Closing the liquidity gap
Using technology to digitally connect buyers and sellers can make supplier finance simple and readily available by overcoming many of the limitations of legacy forms of supplier finance. That’s because when buyers and sellers are connected digitally, they suddenly have access to a vast amount of data. With this data the supply chain and the relationships that bind it together become more transparent, making it easier to analyze the risks associated with funding transactions across the supply chain.
With a clearer view of risk, funders can inject liquidity into all supply chain transactions even before approval of an invoice, and at much lower rates than ever before. And they can do so without promissory notes, excess buyer liquidity, and all the other slings and arrows of standard buyer facilitated early receivables payments programs.
The network effect
Until recently, the idea of connecting digitally to 100% of suppliers was a pipe dream for most large organizations. Most enterprise software was simply not up to the job. Built on a hub and spoke model, every one-to-one connection was a project in and of itself, requiring weeks and even months of painstaking integration.

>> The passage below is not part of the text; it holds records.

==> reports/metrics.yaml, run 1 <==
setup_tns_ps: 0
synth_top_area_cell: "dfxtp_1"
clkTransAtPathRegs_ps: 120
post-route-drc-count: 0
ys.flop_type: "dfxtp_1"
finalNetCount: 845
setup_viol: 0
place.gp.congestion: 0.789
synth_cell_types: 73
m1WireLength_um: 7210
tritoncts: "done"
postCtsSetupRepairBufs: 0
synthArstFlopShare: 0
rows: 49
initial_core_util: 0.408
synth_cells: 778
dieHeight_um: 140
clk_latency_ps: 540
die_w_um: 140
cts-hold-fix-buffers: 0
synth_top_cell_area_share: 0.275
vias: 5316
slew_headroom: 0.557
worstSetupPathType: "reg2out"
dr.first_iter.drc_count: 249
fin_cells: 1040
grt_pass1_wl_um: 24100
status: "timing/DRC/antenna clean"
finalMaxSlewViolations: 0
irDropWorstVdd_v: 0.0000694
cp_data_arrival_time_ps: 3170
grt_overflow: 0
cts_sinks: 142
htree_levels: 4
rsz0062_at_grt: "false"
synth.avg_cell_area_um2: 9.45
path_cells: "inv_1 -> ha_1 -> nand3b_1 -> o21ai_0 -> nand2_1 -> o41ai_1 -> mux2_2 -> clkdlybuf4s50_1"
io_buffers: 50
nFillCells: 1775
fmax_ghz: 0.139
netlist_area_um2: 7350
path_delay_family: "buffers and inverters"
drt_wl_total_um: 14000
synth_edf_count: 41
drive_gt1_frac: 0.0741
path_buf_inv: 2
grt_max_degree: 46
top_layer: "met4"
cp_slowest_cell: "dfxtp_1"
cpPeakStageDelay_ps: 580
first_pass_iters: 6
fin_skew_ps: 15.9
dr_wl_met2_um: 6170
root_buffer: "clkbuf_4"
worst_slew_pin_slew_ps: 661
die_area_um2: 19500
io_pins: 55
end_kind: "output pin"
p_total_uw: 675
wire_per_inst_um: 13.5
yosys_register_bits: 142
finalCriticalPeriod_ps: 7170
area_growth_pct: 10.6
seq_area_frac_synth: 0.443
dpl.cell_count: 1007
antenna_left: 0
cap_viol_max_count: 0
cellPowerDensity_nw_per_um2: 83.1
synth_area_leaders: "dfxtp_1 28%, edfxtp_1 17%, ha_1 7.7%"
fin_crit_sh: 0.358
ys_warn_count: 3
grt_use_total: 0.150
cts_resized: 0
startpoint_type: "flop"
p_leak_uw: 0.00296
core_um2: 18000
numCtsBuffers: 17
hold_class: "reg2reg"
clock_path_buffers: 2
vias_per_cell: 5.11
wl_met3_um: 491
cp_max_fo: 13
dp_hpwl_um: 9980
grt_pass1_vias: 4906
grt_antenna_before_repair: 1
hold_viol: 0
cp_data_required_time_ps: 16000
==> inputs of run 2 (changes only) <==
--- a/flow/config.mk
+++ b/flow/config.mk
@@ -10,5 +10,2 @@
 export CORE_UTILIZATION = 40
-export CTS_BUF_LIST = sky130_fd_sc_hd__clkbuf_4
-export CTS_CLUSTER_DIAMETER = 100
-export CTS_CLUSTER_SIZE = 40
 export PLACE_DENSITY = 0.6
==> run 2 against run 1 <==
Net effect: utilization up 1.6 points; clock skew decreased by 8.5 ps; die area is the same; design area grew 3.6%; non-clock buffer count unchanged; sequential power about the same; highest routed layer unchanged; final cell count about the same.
From an optimization exercise on the open Yosys and OpenROAD flow, aimed at a short achievable clock period and few clock cycles; shortcuts taken in it are not production practice.
The RTL was checked by simulation tests, not by an equivalence proof against the original design.
No driver is modelled on the clock port, so clocking that relies on it looks cheaper here than on a real chip.
Power figures rest on the tool's default switching activity, not on a simulated workload.

### flow/constraint.sdc
create_clock -name core_clock -period 7.5 [get_ports {clk}]
set_input_delay 1.5000 -clock core_clock [delete_from_list [all_inputs] [get_ports {clk}]]
set_output_delay 1.5000 -clock core_clock [all_outputs]
set_load 0.01 [all_outputs]
### flow/config.mk
export PLATFORM = sky130hd
export DESIGN_NAME = msprocessor
export DESIGN_NICKNAME = msprocessor
export VERILOG_FILES = /design/flow/design.v
export SDC_FILE = /design/flow/constraint.sdc
export NUM_CORES = 4
export LEC_CHECK = 0
export ABC_CLOCK_PERIOD_IN_PS = 3000
export CAP_MARGIN = 20
export CORE_MARGIN = 2
export CORE_UTILIZATION = 40
export PLACE_DENSITY = 0.6
export SETUP_SLACK_MARGIN = 4.4
export SLEW_MARGIN = 20
### flow/design.v
module constant_value #(parameter W=8, V=0) (A);
	output [W-1:0] A;  
	assign A = V;
endmodule
module register_WE #(parameter W = 8) (A,B,clk,rst,enb);
		input [W-1:0] A;
		input clk,rst,enb;
		output reg [W-1:0] B;
		always@(posedge clk)
		begin
		if(rst == 1) begin
			B <= 0;
		end
		else begin
			if(enb == 1) begin
				B <= A;
			end
		end		
		end
endmodule
module my_2mux #(parameter W=4) (A,B,C,D);
	input [W-1:0] A,B;
	input C;
	output reg [W-1:0] D;
	always@* 
	begin
		if ( C == 0 )
			D = A;
		else
			D = B;
	end
endmodule
module my_4mux #(parameter W=4) (A,B,C,D,E,F);
	input [W-1:0] A,B,C,D;
	input [1:0] E;
	output reg [W-1:0] F;
	always@* 
	begin
		if ( E == 2'b00  )
			F = A;
		else if ( E == 2'b01 )
			F = B;
		else if ( E == 2'b10  )
			F = C;
		else
			F = D;
	end
endmodule
Context: an optimization exercise on an open-source flow, tuned for a short achievable clock period and few clock cycles. The choices shown serve that exercise and are no tape-out recipe. Function was checked by simulation only, so behaviour that the tests miss may differ from the original. Power and IR drop assume default switching activity.

==> 04-19: inputs <==
Design pipelined_cpu, start of the top module:
module pipelined_cpu (
    input wire clk,
    input wire rst_n,
    output wire [31:0] instr_addr,
    input  wire [31:0] instr_data,
    output wire [31:0] data_addr,
    output wire [31:0] data_wdata,
    output wire [ 3:0] data_wenable,
    input  wire [31:0] data_rdata
);
Settings: LEC_CHECK=0, ABC_CLOCK_PERIOD_IN_PS=3500, CAP_MARGIN=20, CORE_MARGIN=2, CORE_UTILIZATION=40, PLACE_DENSITY=0.6, SLEW_MARGIN=20; clock period 11.0 ns.
standard.sh (not shown) runs the stock make flow with config.mk's settings and CLKGATE_MAP_FILE= SYNTH_SCRIPT=/design/flow/synth_recipe.tcl, a recipe that flattens the netlist after the stock synthesis.
==> flow/flow/run.sh <==
#!/bin/bash
# Standard layout, with repair_timing aiming for more setup slack than the
# flow settings allow (same clock, same constraints).
set -euo pipefail
bash standard.sh SETUP_SLACK_MARGIN=7.3 finish > standard_flow.log 2>&1
==> 10-27: changes against 04-19 <==
--- a/flow/design.v
+++ b/flow/design.v
@@ -132,13 +132,12 @@
   localparam BTB_N = 16;
   localparam BTB_IW = 4;
   localparam BTB_TW = 8;
   reg  [29:0] pc_f;
   reg         v_d;
   reg  [31:0] instr_d;
-  reg  [29:0] off_d;
   reg  [31:1] rs1oh_d, rs2oh_d;
   reg  [29:0] pc_d;
   reg         pt_d;
   reg  [29:0] ptgt_d;
   reg         v_e;
   reg  [31:0] a_e, b_e, sd_e;
@@ -157,47 +156,39 @@
   reg  [29:0] pc_e;
   reg  [29:0] link_e;
   reg  [29:0] tgt_e;
   reg         pt_e;
   reg  [29:0] ptgt_e;
   reg  [31:0] res_m;
-  reg  [31:0] addr_m;
   reg  [31:0] sd_m;
   reg  [ 3:0] wen_m;
   reg         ld_m;
   reg  [ 2:0] ldf_m;
   reg  [ 4:0] rd_m;
-  reg  [31:1] rdoh_m;
   reg         wr_m;
   reg         redir_m;
   reg         jalr_m;
   reg         taken_m;
   reg  [29:0] jt_m;
   reg  [29:0] tgt_m;
   reg  [29:0] link_m;
   reg         ctl_m;
   reg  [29:0] pc_m;
   wire [31:0] res_e;
   wire [31:0] wnext_m;
+  reg  [31:0] res_w;
+  reg  [ 4:0] rd_w;
+  reg         wr_w;
   reg  [BTB_N-1:0] btb_v;
   reg  [BTB_TW-1:0] btb_tag[0:BTB_N-1];
   reg  [29:0] btb_tgt[0:BTB_N-1];
   reg  [ 1:0] btb_ctr[0:BTB_N-1];
-  reg  [BTB_N-1:0] bsel_f;
+  wire [BTB_IW-1:0] bi_f = pc_f[BTB_IW-1:0];
   wire [BTB_TW-1:0] bt_f = pc_f[BTB_IW+BTB_TW-1:BTB_IW];
-  reg  [BTB_N-1:0] bh_f;
-  reg  [29:0] btgt_f;
-  integer bj;
-  always @(*) begin
-    btgt_f = 30'b0;
-    for (bj = 0; bj < BTB_N; bj = bj + 1) begin
-      bh_f[bj] = bsel_f[bj] && btb_v[bj] && btb_ctr[bj][1] && btb_tag[bj] == bt_f;
-      btgt_f = btgt_f | ({30{bh_f[bj]}} & btb_tgt[bj]);
-    end
-  end
-  wire bhit_f = |bh_f;
+  wire bhit_f = btb_v[bi_f] && btb_tag[bi_f] == bt_f && btb_ctr[bi_f][1];
+  wire [29:0] btgt_f = btb_tgt[bi_f];
   wire [BTB_IW-1:0] bi_m = pc_m[BTB_IW-1:0];
   wire [BTB_TW-1:0] bt_m = pc_m[BTB_IW+BTB_TW-1:BTB_IW];
   wire bmatch_m = btb_v[bi_m] && btb_tag[bi_m] == bt_m;
   wire [1:0] bctr_m = btb_ctr[bi_m];
   genvar gi;
   generate
@@ -223,53 +214,36 @@
     end
   endgenerate
   wire stall_d;
   wire [29:0] pc4_f = pc_f + 30'd1;
   wire [29:0] pred_f = bhit_f ? btgt_f : pc4_f;
   wire [29:0] redir_pc = jalr_m ? jt_m : (taken_m ? tgt_m : link_m);
-  wire [29:0] pc_next = redir_m ? redir_pc : pred_f;
-  wire [BTB_N-1:0] bsel_next = {{(BTB_N-1){1'b0}}, 1'b1} << pc_next[BTB_IW-1:0];
   always @(posedge clk or negedge rst_n) begin
-    if (!rst_n) begin
-      pc_f <= 30'b0;
-      bsel_f <= {{(BTB_N-1){1'b0}}, 1'b1};
-    end else if (redir_m || !stall_d) begin
-      pc_f <= pc_next;
-      bsel_f <= bsel_next;
-    end
-  end
-  reg [29:0] iaddr_q;
-  always @(posedge clk) begin
-    if (!rst_n) iaddr_q <= 30'b0;
-    else if (redir_m || !stall_d) iaddr_q <= pc_next;
+    if (!rst_n) pc_f <= 30'b0;
+    else if (redir_m) pc_f <= redir_pc;
+    else if (!stall_d) pc_f <= pred_f;
   end
-  assign instr_addr = {iaddr_q, 2'b00};
-  wire [31:0] offb_f = {{19{instr_data[31]}}, instr_data[31], instr_data[7], instr_data[30:25], instr_data[11:8], 1'b0};
-  wire [31:0] offj_f = {{11{instr_data[31]}}, instr_data[31], instr_data[19:12], instr_data[20], instr_data[30:21], 1'b0};
-  wire [31:0] off_full_f = instr_data[3] ? offj_f : offb_f;
-  wire [29:0] off_f = off_full_f[31:2];
+  assign instr_addr = {pc_f, 2'b00};
   wire [31:0] rs1oh_full = 32'b1 << instr_data[19:15];
   wire [31:0] rs2oh_full = 32'b1 << instr_data[24:20];
   wire [31:1] rs1oh_f = rs1oh_full[31:1];
   wire [31:1] rs2oh_f = rs2oh_full[31:1];
   always @(posedge clk or negedge rst_n) begin
     if (!rst_n) begin
       v_d <= 1'b0;
       instr_d <= 32'b0;
-      off_d <= 30'b0;
       rs1oh_d <= 31'b0;
       rs2oh_d <= 31'b0;
       pc_d <= 30'b0;
       pt_d <= 1'b0;
       ptgt_d <= 30'b0;
     end else if (redir_m) begin
       v_d <= 1'b0;
     end else if (!stall_d) begin
       v_d <= 1'b1;
       instr_d <= instr_data;
-      off_d <= off_f;
       rs1oh_d <= rs1oh_f;
       rs2oh_d <= rs2oh_f;
       pc_d <= pc_f;
       pt_d <= bhit_f;
       ptgt_d <= btgt_f;
     end
@@ -295,19 +269,21 @@
   wire [31:0] imm_i = {{20{instr_d[31]}}, instr_d[31:20]};
   wire [31:0] imm_s = {{20{instr_d[31]}}, instr_d[31:25], instr_d[11:7]};
   wire [31:0] imm_b = {{19{instr_d[31]}}, instr_d[31], instr_d[7], instr_d[30:25], instr_d[11:8], 1'b0};
   wire [31:0] imm_u = {instr_d[31:12], 12'b0};
   wire [31:0] imm_j = {{11{instr_d[31]}}, instr_d[31], instr_d[19:12], instr_d[20], instr_d[30:21], 1'b0};
   wire [31:0] imm_d = is_store ? imm_s : (is_lui | is_auipc) ? imm_u : imm_i;
-  wire [29:0] tgt_d = pc_d + off_d;
+  wire [31:0] tgtb_d = {pc_d, 2'b00} + imm_b;
+  wire [31:0] tgtj_d = {pc_d, 2'b00} + imm_j;
+  wire [31:0] tgt_d = is_jal ? tgtj_d : tgtb_d;
   reg [31:0] rf[1:31];
   generate
     for (gi = 1; gi < 32; gi = gi + 1) begin : g_rf
       always @(posedge clk or negedge rst_n) begin
         if (!rst_n) rf[gi] <= 32'b0;
-        else if (wr_m && rdoh_m[gi]) rf[gi] <= wnext_m;
+        else if (wr_w && rd_w == gi) rf[gi] <= res_w;
       end
     end
   endgenerate
   reg [31:0] rf1, rf2;
   integer ri;
   always @(*) begin
@@ -315,14 +291,14 @@
     rf2 = 32'b0;
     for (ri = 1; ri < 32; ri = ri + 1) begin
       rf1 = rf1 | ({32{rs1oh_d[ri]}} & rf[ri]);
       rf2 = rf2 | ({32{rs2oh_d[ri]}} & rf[ri]);
     end
   end
-  wire [31:0] rv1_d = rf1;
-  wire [31:0] rv2_d = rf2;
+  wire [31:0] rv1_d = (wr_w && rd_w == rs1_d) ? res_w : rf1;
+  wire [31:0] rv2_d = (wr_w && rd_w == rs2_d) ? res_w : rf2;
   wire m1_e = wr_e && rd_e == rs1_d;
   wire m2_e = wr_e && rd_e == rs2_d;
   wire m1_m = wr_m && rd_m == rs1_d;
   wire m2_m = wr_m && rd_m == rs2_d;
   assign stall_d = v_d && ld_e && ((use1_d && m1_e) || (use2_d && m2_e));
   wire a_rs1 = !(is_lui | is_auipc | is_jal);
@@ -361,13 +337,13 @@
       link_e <= 30'b0;
       tgt_e <= 30'b0;
       pt_e <= 1'b0;
       ptgt_e <= 30'b0;
     end else begin
       a_e <= (a_rs1 & m1_e) ? res_e : is_lui ? 32'b0 : (is_auipc | is_jal) ? {pc_d, 2'b00} : m1_m ? wnext_m : rv1_d;
-      b_e <= (b_rs2 & m2_e) ? (res_e ^ {32{alu_sub}}) : (!b_rs2 ? imm_d : m2_m ? wnext_m : rv2_d) ^ {32{alu_sub}};
+      b_e <= (b_rs2 & m2_e) ? res_e : !b_rs2 ? imm_d : m2_m ? wnext_m : rv2_d;
       sd_e <= m2_e ? res_e : m2_m ? wnext_m : rv2_d;
       sha_e <= !is_shift ? 32'b0 : m1_e ? res_e : m1_m ? wnext_m : rv1_d;
       shb_e <= !is_shift ? 5'b0 : !b_rs2 ? imm_d[4:0] : m2_e ? res_e[4:0] : m2_m ? wnext_m[4:0] : rv2_d[4:0];
       sub_e <= alu_sub;
       sel_add_e <= (!alu_class & !is_jal & !is_jalr) | (alu_class & f3_d == 3'b000);
       sel_sll_e <= alu_class & f3_d == 3'b001;
@@ -382,13 +358,13 @@
       f3_e <= f3_d;
       ld_e <= is_load;
       st_e <= !is_store ? 4'b0000 : f3_d[1] ? 4'b1111 : f3_d[0] ? 4'b0011 : 4'b0001;
       rd_e <= rd_d;
       pc_e <= pc_d;
       link_e <= pc_d + 30'd1;
-      tgt_e <= tgt_d;
+      tgt_e <= tgt_d[31:2];
       ptgt_e <= ptgt_d;
       if (redir_m || stall_d || !v_d) begin
         v_e <= 1'b0;
         wr_e <= 1'b0;
         br_e <= 1'b0;
         jal_e <= 1'b0;
@@ -403,20 +379,20 @@
         jal_e <= is_jal;
         jalr_e <= is_jalr;
         pt_e <= pt_d;
       end
     end
   end
-  wire [31:0] rdoh_e = 32'b1 << rd_e;
   wire [31:0] opa = a_e;
   wire [31:0] opb = b_e;
   wire [31:0] opsd = sd_e;
-  wire [32:0] sum = {1'b0, opa} + {1'b0, opb} + {32'b0, sub_e};
+  wire [31:0] opbx = opb ^ {32{sub_e}};
+  wire [32:0] sum = {1'b0, opa} + {1'b0, opbx} + {32'b0, sub_e};
   wire ltu = !sum[32];
-  wire lt = (opa[31] ^ opb[31]) ? ltu : opa[31];
-  wire eq = &(opa ^ opb);
+  wire lt = (opa[31] ^ opb[31]) ? opa[31] : ltu;
+  wire eq = opa == opb;
   wire [4:0] shamt = shb_e;
   wire [31:0] sll = sha_e << shamt;
   wire signed [32:0] sr_in = {sra_e & sha_e[31], sha_e};
   wire [32:0] sr_out = sr_in >>> shamt;
   wire [31:0] sr = sr_out[31:0];
   assign res_e =
@@ -444,32 +420,32 @@
   wire taken_e = jal_e | (br_e & cond_e);
   wire tgt_ok_e = ptgt_e == tgt_e;
   wire mis_e = v_e & (jalr_e | (taken_e ? !(pt_e & tgt_ok_e) : pt_e));
   always @(posedge clk or negedge rst_n) begin
     if (!rst_n) begin
       res_m <= 32'b0;
+      sd_m <= 32'b0;
       wen_m <= 4'b0;
       ld_m <= 1'b0;
       ldf_m <= 3'b0;
       rd_m <= 5'b0;
-      rdoh_m <= 31'b0;
       wr_m <= 1'b0;
       redir_m <= 1'b0;
       jalr_m <= 1'b0;
       taken_m <= 1'b0;
       jt_m <= 30'b0;
       tgt_m <= 30'b0;
       link_m <= 30'b0;
       ctl_m <= 1'b0;
       pc_m <= 30'b0;
     end else begin
       res_m <= res_e;
+      sd_m <= opsd;
       ld_m <= ld_e;
       ldf_m <= f3_e;
       rd_m <= rd_e;
-      rdoh_m <= rdoh_e[31:1];
       jalr_m <= jalr_e;
       taken_m <= taken_e;
       jt_m <= sum[31:2];
       tgt_m <= tgt_e;
       link_m <= link_e;
       pc_m <= pc_e;
@@ -483,17 +459,13 @@
         wr_m <= wr_e;
         redir_m <= mis_e;
         ctl_m <= v_e & (br_e | jal_e);
       end
     end
   end
-  always @(posedge clk) begin
-    if (ld_e || st_e != 4'b0) addr_m <= sum[31:0];
-    sd_m <= opsd;
-  end
-  assign data_addr = addr_m;
+  assign data_addr = res_m;
   assign data_wdata = sd_m;
   assign data_wenable = wen_m;
   reg [31:0] ldv_m;
   always @(*) begin
     case (ldf_m)
       3'b000:  ldv_m = {{24{data_rdata[7]}}, data_rdata[7:0]};
@@ -501,7 +473,18 @@
       3'b100:  ldv_m = {24'b0, data_rdata[7:0]};
       3'b101:  ldv_m = {16'b0, data_rdata[15:0]};
       default: ldv_m = data_rdata;
     endcase
   end
   assign wnext_m = ld_m ? ldv_m : res_m;
+  always @(posedge clk or negedge rst_n) begin
+    if (!rst_n) begin
+      res_w <= 32'b0;
+      rd_w <= 5'b0;
+      wr_w <= 1'b0;
+    end else begin
+      res_w <= wnext_m;
+      rd_w <= rd_m;
+      wr_w <= wr_m;
+    end
+  end
 endmodule
==> flow/flow/run.sh (replaced) <==
#!/bin/bash
# Standard layout, with repair_timing aiming for more setup slack than the
# flow settings allow (same clock, same constraints).
set -euo pipefail
bash standard.sh SETUP_SLACK_MARGIN=7 finish > standard_flow.log 2>&1
==> run notes <==
XOR/XNOR Fraction of Synth Area - 2.48%
Non-clk bufs - 539
Commonest cells post-synth - dfrtp_1 (2307), nand2_1 (1654), o21ai_0 (1226)
Initial Util - 40.3%
Crit-path slowest cell - nor3_1
Status - timing/DRC/antenna clean
Via count - 99400
Largest family of logic cells by synthesized area - compound AO/OA/AOI/OAI gates
[end of results for 04-19]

It’s no wonder that even the most successful supplier onboarding initiatives tend to level out at around 20% adoption rates.
For finance teams the benefits of this network approach extend far beyond the provision of financing options across the supply chain. By establishing a digital thread spanning the entire supply chain ecosystems, teams open the door to a far more holistic view of trading relationships that mirrors the highly complex and interconnected nature of modern supply chains. This transparency enables decision makers to spot single points of failure and make informed choices quickly about how to manage them in real time.
The automation dividend
With automation taking on the lion’s share of low-value and laborious processing tasks, teams have time to nurture the all-important human side of the relationship with suppliers, something which has long been overlooked as the volume of business relationships to manage has swelled.
It may be a curse to live in interesting times, but countless inventions were the product of a troubled, turbid world. Technology is by no means the be-all-end all solution that some would make it out to be. The real value technology brings are the visibility, options, and the time it affords us as human beings. All these assets will be crucial when it comes to maintaining strong relationships during uncertain times.